“Bubble Watch” digs into trends that may indicate economic and/or housing market troubles ahead.
Buzz: California consumers were seemingly upbeat in early February, according to one poll. Of course, you must note the survey was taken before Ukraine became a war zone.
Source: My trusty spreadsheet analyzed The Conference Board’s monthly polling of shoppers, creating various consumer confidence indexes, including one for California.
Let’s first look at overall statewide confidence. This index was 117.7 in February, up from a revised 115 a month earlier and up from 110.3 a year ago.
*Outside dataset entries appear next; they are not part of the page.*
==> src/rtl/tt_sweep_capture.sv <==
// Truth-table sweeper: steps a 4-input network through all 16 minterms,
// captures its output per minterm and compares against an expected table.
module tt_sweep_capture #(
    parameter int unsigned SETTLE = 0
) (
    input  logic        clk,
    input  logic        rst,
    input  logic        start,
    input  logic [15:0] exp_tt,
    output logic [3:0]  x,
    input  logic        y_in,
    output logic        busy,
    output logic        res_valid,
    input  logic        res_ready,
    output logic [15:0] tt,
    output logic        match
);

    typedef enum logic [1:0] {
        IDLE,
        SWEEP,
        HOLD
    } state_t;

    localparam logic [3:0] SETTLE_W = 4'(SETTLE);

    state_t      state;
    state_t      state_next;
    logic [3:0]  wait_cnt;
    logic [15:0] exp_q;
    logic        sample;
    logic        last;
    logic [15:0] tt_full;

    always_ff @(posedge clk or posedge rst) begin
        if (rst) begin
            state <= IDLE;
        end else begin
            state <= state_next;
        end
    end

    // sample fires on the final cycle of each minterm's settle window
    always_comb begin
        state_next = state;
        sample     = 1'b0;
        last       = 1'b0;
        case (state)
            IDLE: begin
                if (start) begin
                    state_next = SWEEP;
                end
            end
            SWEEP: begin
                sample = (wait_cnt == SETTLE_W);
                last   = sample && (x == 4'hF);
                if (last) begin
                    state_next = HOLD;
                end
            end
            HOLD: begin
                if (res_ready) begin
                    state_next = IDLE;
                end
            end
            default: state_next = IDLE;
        endcase
    end

    // match is evaluated on the final sample edge, so bit 15 comes straight from y_in
    always_comb begin
        tt_full     = tt;
        tt_full[15] = y_in;
    end

    always_ff @(posedge clk or posedge rst) begin
        if (rst) begin
            x        <= 4'h0;
            wait_cnt <= 4'h0;
            exp_q    <= 16'h0000;
            tt       <= 16'h0000;
            match    <= 1'b0;
        end else begin
            case (state)
                IDLE: begin
                    if (start) begin
                        exp_q    <= exp_tt;
                        x        <= 4'h0;
                        wait_cnt <= 4'h0;
                        tt       <= 16'h0000;
                    end
                end
                SWEEP: begin
                    if (sample) begin
                        tt[x]    <= y_in;
                        wait_cnt <= 4'h0;
                        if (last) begin
                            x     <= 4'h0;
                            match <= (tt_full == exp_q);
                        end else begin
                            x <= x + 4'h1;
                        end
                    end else begin
                        wait_cnt <= wait_cnt + 4'h1;
                    end
                end
                default: begin
                end
            endcase
        end
    end

    assign busy      = (state == SWEEP);
    assign res_valid = (state == HOLD);

endmodule

==> config.mk <==
export PLATFORM = sky130hd
export DESIGN_NAME = tt_sweep_capture
export DESIGN_NICKNAME = d
export VERILOG_FILES = /design/src/rtl/tt_sweep_capture.sv
export SDC_FILE = /design/constraint.sdc
export NUM_CORES = 1
export LEC_CHECK = 0
export CAP_MARGIN = 40
export CORE_MARGIN = 2
export CORE_UTILIZATION = 50
export DETAILED_ROUTE_END_ITERATION = 10
export DONT_BUFFER_PORTS = 1
export HOLD_SLACK_MARGIN = 0.08
export PLACE_DENSITY_LB_ADDON = 0.05
export SKIP_CTS_REPAIR_TIMING = 1
export SLEW_MARGIN = 15
export SYNTH_ARGS = -nofsm -noshare
export SYNTH_HDL_FRONTEND = slang
export SYNTH_SLANG_ARGS = --single-unit
==> constraint.sdc <==
create_clock -name clk -period 4.35 [get_ports clk]
set_input_delay 1.0875 -clock clk [delete_from_list [all_inputs] [get_ports clk]]
set_output_delay 1.0875 -clock clk [all_outputs]
set_load 0.03 [all_outputs]
==> run_results.csv <==
group,metric,value,unit
run_status,outcome,"finished, final reports clean",
setup_path,worstSetupEndpointType,"primary output",
clock_tree,cts_sinks,43,
power_and_ir_drop,p_leak,0.940,nW
placed_design,placement.io_buffers,0,
sta,grt_setup_unrepaired,"false",
power_and_ir_drop,vdd_drop_max,0.363,mV
floorplan,die_w,69.4,um
final_layout,layout_commonest_cell,"dfrtp_1",
clock_tree,cts_tree,"built",
flow_run,maxCapViolCount,0,
clock_tree,clk_latency,0.29,ns
floorplan,initial_utilization,52.7,%
min_path,hp-class,"flop to flop",
drt,viasPerCell,5.69,
power_and_ir_drop,seqPwrFrac,47.3,%
final_layout,nets,230,
final_layout,drive_gt1_share,17.2,%
placed_design,place_hpwl,3.13,mm
drt,first_iter_violations,80,
sta,setup_violations,0,
drt,vias,1444,
synthesis,synth_area,2140,um2
synthesis,yosys.area.top_type_share,50.3,%
clock_tree,cts_max_level,2,
global_route,track_usage,19.3,%
synthesis,synth_cell_types,33,
global_route,grt_max_degree,24,
power_and_ir_drop,switching_share,43.2,%
power_and_ir_drop,power.density,807,nW/um2
power_and_ir_drop,switchingPower,0.804,mW
floorplan,core,4060,um2
synthesis,synth.area.top_cells,"dfrtp_1 50%, mux2_2 8.9%, xnor2_1 6.5%, o21ai_1 5.6%, o21ai_0 4.0%",
global_route,antenna_found_initial,0,
setup_path,cp_max_fo,22,
sta,maxSlewHeadroom,45.1,%
placed_design,routabilityCongestion,0.851,
global_route,grt_pass1_wl,7.27,mm
sta,min_period_over_period,63.3,%
clock_tree,ctsRootBufferMaster,"clkbuf_8",
synthesis,synthCells,202,
global_route,grt_pass1_vias,1510,
synthesis,syn_nets,229,
sta,max_freq,0.363,GHz
sta,report.final.slew_viol_count,0,
power_and_ir_drop,p_int,1.06,mW
floorplan,die_h,69.4,um
synthesis,yosys.area.top_type,"dfrtp_1",
final_layout,diodes,0,
floorplan,dieArea,4820,um2
sta,hold_violations,0,
placed_design,dpl_cell_area,2190,um2
drt,firstDrtPassIters,4,
setup_path,cp.required,3.26,ns
drt,drc,0,
power_and_ir_drop,combPwrFrac,36.0,%
setup_path,crit_path_start_kind,"flop",
final_layout,final_cell_area,2310,um2
clock_tree,cts_inserted_buffers,5,
power_and_ir_drop,p_clk_share,16.8,%
synthesis,yosysSeqAreaShare,50.3,%
clock_tree,clkTransAtPathRegs,0.08,ns
synthesis,ys_warn_count,0,
power_and_ir_drop,finalPower,1.86,mW
global_route,gr-total-overflow,0,
floorplan,io_pins,44,
final_layout,final_cell_mix,"43 x dfrtp_1, 24 x o21ai_1, 17 x mux2_2, 17 x o21ai_0, 16 x xnor2_1",
sta,skew,0.00619,ns
final_layout,syn2layout_area_growth,7.84,%
setup_path,cp.arrival,1.66,ns
floorplan,num_rows,23,
synthesis,avgSynthCellArea,10.6,um2
sta,fin_crit,2.75,ns
drt,drtAntennaViolNets,0,
sta,max_slew.worst_pin.slew,0.823,ns
clock_tree,cts.path.max_buffers,2,
sta,setup_tns,0,ns
drt,wire_per_inst,16.6,um
drt,routed_wl,4.22,mm
synthesis,synth-seq-cells,43,
setup_path,path_class,"flop to primary output",
## path summary, 6_finish.rpt
check | start | to | slack, ns | cells past startpoint
worst max-delay path | state[1] | busy | 1.60 | 2
worst min-delay path | exp_q[6] | exp_q[6] | 0.53 | 1
worst max register to register | state[1] | tt[6] | 1.81 | 5
worst min register to register | exp_q[6] | exp_q[6] | 0.53 | 1
max in group asynchronous | rst | tt[5] | 3.17 | 2
min in group asynchronous | rst | wait_cnt[3] | 0.62 | 1
## worst max-delay path: stages (launching register included)
cell	delay (ns)
dfrtp_1	0.40
nand2b_1	0.50
inv_2	0.46
## metrics by stage
step           hold WS, ns  utilization [%]  setup WS (ns)  std cells
2_1_floorplan        0.502                -           2.26        202
3_3_place_gp         0.511             53.3           1.89        245
3_5_place_dp         0.517             54.0           1.81        246
4_1_cts              0.535             56.9           1.57        254
5_1_grt              0.552             56.9           1.42        254
6_report             0.530             56.9           1.60        254
## cell type report
class                      count  area (um2)
clock buffer                   6        82.6
clock inverter                 2        35.0
fill                         362        1750
inverter                       8        30.0
multi-input combinational    142         978
sequential                    43        1080
tap                           50        62.6
timing repair buffer           3        42.5
## cells by family after synthesis
group	after synthesis	share of synthesized area, %
AOI/OAI and AO/OA	63	15.8
xor gates and xnor gates	16	6.55
adders and majority gates	6	3.51
buffers and inverters	17	3.98
DFF	43	50.3
muxes	17	8.95
and+or+nand+nor	40	10.9
## power by group through the flow
stage | registers [mW] | logic, mW | clock network, mW
after detailed placement | 0.893 | 0.669 | 0
after CTS | 0.885 | 0.676 | 0.324
final | 0.881 | 0.670 | 0.312
after floorplan | 0.829 | 0.599 | 0
after global placement | 0.886 | 0.652 | 0
after global routing | 0.909 | 0.772 | 0.342
## cell usage after synthesis
library cell,instances
a31oi_1,4
nand2b_1,4
nor4_1,1
nor2_1,4
o31ai_1,2
nand4_1,5
nor2b_1,3
buf_4,3
or3_1,1
and3_1,1
a21o_1,2
buf_6,1
xnor2_1,16
inv_2,1
a21oi_2,1
nor4_2,1
nor3b_2,1
clkbuf_1,3
o21ai_1,24
inv_1,7
and2_1,1
nand3_1,4
o21ai_0,17
dfrtp_1,43
o41ai_1,1
mux2_2,17
ha_1,6
nor3b_4,1
nand2_1,11
buf_2,2
and3_2,1
a21oi_1,12
or2_2,1
## state kept, by name, summed over array words and instances, names as in the netlist
register and flops:
state 2, x 4, tt 16, exp_q 16
wait_cnt 4, match 1
## routing by layer
| layer | vias up | GRT usage [%] | routed length [um] |
|---|---|---|---|
| met5 | - | 0 | 0 |
| met4 | 0 | 7.84 | 30 |
| met3 | 2 | 5.52 | 279 |
| met2 | 44 | 29.4 | 2040 |
| met1 | 687 | 26.1 | 1870 |
| li1 | 711 | - | - |
Note: power is estimated with default switching activity, not from simulation.
`src/rtl/counter_pkg.sv`:
```
// Shared constants for the up/down counter family: direction/mode encodings
// and the prescaler default for 50 MHz boards.
package counter_pkg;

    localparam logic DIR_UP    = 1'b1;
    localparam logic DIR_DOWN  = 1'b0;
    localparam logic MODE_WRAP = 1'b0;
    localparam logic MODE_SAT  = 1'b1;

    localparam int unsigned DEF_DIV_BITS = 24;

endpackage : counter_pkg

```
`src/rtl/synch_updown_counter_if.sv`:
```
// Control/status bundle of synch_updown_counter; master drives controls,
// slave (the counter) returns count, tick and tc.
interface synch_updown_counter_if #(
    parameter int unsigned WIDTH = 4
);
    logic             en;
    logic             dir;
    logic             sat;
    logic             load;
    logic [WIDTH-1:0] load_val;
    logic [WIDTH-1:0] count;
    logic             tick;
    logic             tc;

    modport master (
        output en, dir, sat, load, load_val,
        input  count, tick, tc
    );

    modport slave (
        input  en, dir, sat, load, load_val,
        output count, tick, tc
    );
endinterface : synch_updown_counter_if

```
`src/rtl/synch_updown_counter_tick_gen.sv`:
```
// Clock-enable prescaler: one tick every 2^DIV_BITS enabled clocks,
// freezing while en is low and restarting on clr.
module tick_gen #(
    parameter int unsigned DIV_BITS = counter_pkg::DEF_DIV_BITS
) (
    input  logic clk,
    input  logic reset,
    input  logic en,
    input  logic clr,
    output logic tick
);

    generate
        if (DIV_BITS == 0) begin : g_nodiv
            // No divider register: every enabled cycle is a step.
            logic unused_presc;
            assign unused_presc = clk ^ clr;
            assign tick         = en & reset;
        end else begin : g_div
            localparam logic [DIV_BITS-1:0] PRESC_MAX = '1;

            logic [DIV_BITS-1:0] presc_q;

            always_ff @(posedge clk or negedge reset) begin
                if (!reset) begin
                    presc_q <= '0;
                end else if (clr) begin
                    presc_q <= '0;
                end else if (en) begin
                    presc_q <= presc_q + DIV_BITS'(1);
                end
            end

            assign tick = en & reset & (presc_q == PRESC_MAX);
        end
    endgenerate

endmodule : tick_gen

```
`src/rtl/synch_updown_counter.sv`:
```
// Up/down counter over 0..MODULUS-1 with wrap or saturate, synchronous
// clamped load, terminal-count pulse and an integrated step prescaler.
module synch_updown_counter
    import counter_pkg::*;
#(
    parameter int unsigned WIDTH    = 4,
    parameter int unsigned MODULUS  = 16,
    parameter int unsigned DIV_BITS = DEF_DIV_BITS
) (
    input  logic                  clk,
    input  logic                  reset,
    synch_updown_counter_if.slave bus
);

    localparam logic [WIDTH-1:0] CNT_MAX = WIDTH'(MODULUS - 1);

    generate
        if (MODULUS < 2 || 64'(MODULUS) > (64'(1) << WIDTH)) begin : g_bad_modulus
            $error("synch_updown_counter: MODULUS must satisfy 2 <= MODULUS <= 2**WIDTH");
        end
    endgenerate

    logic             tick_w;
    logic             at_term;
    logic [WIDTH-1:0] count_q;
    logic [WIDTH-1:0] count_d;
    logic             tc_q;
    logic             tc_d;

    tick_gen #(
        .DIV_BITS (DIV_BITS)
    ) u_tick_gen (
        .clk   (clk),
        .reset (reset),
        .en    (bus.en),
        .clr   (bus.load),
        .tick  (tick_w)
    );

    // Next count: load beats step beats hold; range ends compared explicitly.
    always_comb begin
        count_d = count_q;
        tc_d    = 1'b0;
        at_term = (bus.dir == DIR_UP) ? (count_q == CNT_MAX) : (count_q == '0);

        if (bus.load) begin
            count_d = (bus.load_val > CNT_MAX) ? CNT_MAX : bus.load_val;
        end else if (tick_w) begin
            tc_d = at_term;
            if (bus.dir == DIR_UP) begin
                if (at_term) begin
                    count_d = (bus.sat == MODE_SAT) ? count_q : '0;
                end else begin
                    count_d = count_q + WIDTH'(1);
                end
            end else begin
                if (at_term) begin
                    count_d = (bus.sat == MODE_SAT) ? count_q : CNT_MAX;
                end else begin
                    count_d = count_q - WIDTH'(1);
                end
            end
        end
    end

    always_ff @(posedge clk or negedge reset) begin
        if (!reset) begin
            count_q <= '0;
            tc_q    <= 1'b0;
        end else begin
            count_q <= count_d;
            tc_q    <= tc_d;
        end
    end

    assign bus.count = count_q;
    assign bus.tc    = tc_q;
    assign bus.tick  = tick_w;

endmodule : synch_updown_counter

```
`src/flat_wrapper.sv`:
```
// flat-port wrapper written by rule: the top's interface ports become plain ports
module synch_updown_counter_flat import counter_pkg::*;
#(
    parameter int unsigned WIDTH    = 4,
    parameter int unsigned MODULUS  = 16,
    parameter int unsigned DIV_BITS = DEF_DIV_BITS
)
  (clk, reset, bus_en, bus_dir, bus_sat, bus_load, bus_load_val, bus_count, bus_tick, bus_tc);
  synch_updown_counter_if #(.WIDTH(WIDTH)) bus_i ();
  input  logic clk;
  input  logic reset;
  input wire logic [$bits(bus_i.en)-1:0] bus_en;
  input wire logic [$bits(bus_i.dir)-1:0] bus_dir;
  input wire logic [$bits(bus_i.sat)-1:0] bus_sat;
  input wire logic [$bits(bus_i.load)-1:0] bus_load;
  input wire logic [$bits(bus_i.load_val)-1:0] bus_load_val;
  output wire logic [$bits(bus_i.count)-1:0] bus_count;
  output wire logic [$bits(bus_i.tick)-1:0] bus_tick;
  output wire logic [$bits(bus_i.tc)-1:0] bus_tc;
  assign bus_i.en = bus_en;
  assign bus_i.dir = bus_dir;
  assign bus_i.sat = bus_sat;
  assign bus_i.load = bus_load;
  assign bus_i.load_val = bus_load_val;
  assign bus_count = bus_i.count;
  assign bus_tick = bus_i.tick;
  assign bus_tc = bus_i.tc;
  synch_updown_counter #(.WIDTH(WIDTH), .MODULUS(MODULUS), .DIV_BITS(DIV_BITS)) u_core (.clk(clk), .reset(reset), .bus(bus_i));
endmodule
```
`config.mk`:
```
export PLATFORM = sky130hd
export DESIGN_NAME = axi4_lite_regbank
export DESIGN_NICKNAME = d
export VERILOG_FILES = /design/src/rtl/axi4_lite_pkg.sv /design/src/rtl/axi4_lite_wr_ctrl.sv /design/src/rtl/axi4_lite_regbank.sv
export SDC_FILE = /design/constraint.sdc
export NUM_CORES = 1
export LEC_CHECK = 0
export ABC_AREA = 0
export BUFFER_PORTS_ARGS = -buffer_cell sky130_fd_sc_hd__buf_2
export CORE_AREA = 2 2 246 248
export CTS_CLUSTER_DIAMETER = 200
export DETAILED_ROUTE_END_ITERATION = 8
export DIE_AREA = 0 0 248 250
export GPL_TIMING_DRIVEN = 0
export SLEW_MARGIN = 20
export SYNTH_ARGS = -nofsm -noshare
export SYNTH_HDL_FRONTEND = slang
export SYNTH_SLANG_ARGS = --single-unit
export TNS_END_PERCENT = 20
```
`constraint.sdc`:
```
create_clock -name clk -period 2.15 [get_ports clk]
set_input_delay 0.645 -clock clk [delete_from_list [all_inputs] [get_ports clk]]
set_output_delay 0.645 -clock clk [all_outputs]
set_load 0.03 [all_outputs]
```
That’s a 2% one-month gain and a 7% gain over 12 months. And California’s confidence is above the average 113 for the five years before the pandemic.
So overall, Californians are as happy as before the coronavirus struck — and before Russia invaded Ukraine.
Now let’s look at two measures inside the statewide index …
California consumers’ view of current conditions: Declining, with the index at 137.6 for the month — down from 142.9 a month earlier and above 94 a year earlier. Has optimism peaked? This measure averaged 141 in 2015-19. It seems Californians were modestly unenthusiastic about February.
Shoppers outlook: Upbeat, with the index at 104.5 for the month — up from 96.5 the previous month but down from 121.2 a year earlier. This measure averaged 94 in 2015-19. This above-average optimism will be tested by the Russia-Ukraine conflict.
The Conference Board tracks the nation and seven other states — Texas, New York, Florida, Illinois, Pennsylvania, Ohio and Michigan. How did California compare?
Overall confidence: Three increases among the seven states in a month; all seven were up over the year. National: Down for the month; higher over 12 months.
Current conditions: One increase in a month; all seven up over the year. National: up for the month; higher over 12 months.
Outlook: Four increases in a month; two up over the year. National: down for the month; lower over 12 months.
Arch-rivals? Texas’ overall confidence fell 4% in the month but increased 17% in the year. Florida saw a 6% one-month drop and an 18%, 12-month advance.
The Conference Board also asks consumers nationwide about the job market and plans to make major purchases in the next six months …
More jobs? 21.3%, down from 22.1% in a month; down from 29% 12 months ago.
Buy a home? 6.5%, down from 7% in a month; down from 7.5% 12 months ago.
Buy a vehicle? 11%, down from 11.5% in a month; down from 11.3% 12 months ago.
Major appliance purchase? 47.2%, down from 49.2% in a month; down from 52.9% 12 months ago.
And then there’s the latest unnerving trend — inflation. People polled expect the cost of living to be 7% higher in a year, up from 6.8% the month before and up from 6.5% a year earlier.
On a scale of zero bubbles (no bubble here) to five bubbles (five-alarm warning) … ONE BUBBLE!
Let’s remember it’s hard for the California economy to move forward without confident consumers.
And consider the ratio between California and national optimism: 6.5% higher in California for February vs. 3.5% higher in California a month earlier. A year ago it was 15.9% higher here.
Now add the geopolitical challenges of Ukraine to a California mindset, which seems ready to embrace to a post-pandemic economy.